[Available records]

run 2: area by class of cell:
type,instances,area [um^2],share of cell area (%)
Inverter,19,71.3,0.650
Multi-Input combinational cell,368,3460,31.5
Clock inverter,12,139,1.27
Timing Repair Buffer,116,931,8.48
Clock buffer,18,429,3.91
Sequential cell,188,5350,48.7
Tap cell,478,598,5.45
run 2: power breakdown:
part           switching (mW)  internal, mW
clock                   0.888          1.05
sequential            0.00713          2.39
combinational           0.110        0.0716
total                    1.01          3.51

[Aim of the exercise] Restate the full material word for word.

[Solution to this problem]
run 2: area by class of cell:
type,instances,area [um^2],share of cell area (%)
Inverter,19,71.3,0.650
Multi-Input combinational cell,368,3460,31.5
Clock inverter,12,139,1.27
Timing Repair Buffer,116,931,8.48
Clock buffer,18,429,3.91
Sequential cell,188,5350,48.7
Tap cell,478,598,5.45
run 2: power breakdown:
part           switching (mW)  internal, mW
clock                   0.888          1.05
sequential            0.00713          2.39
combinational           0.110        0.0716
total                    1.01          3.51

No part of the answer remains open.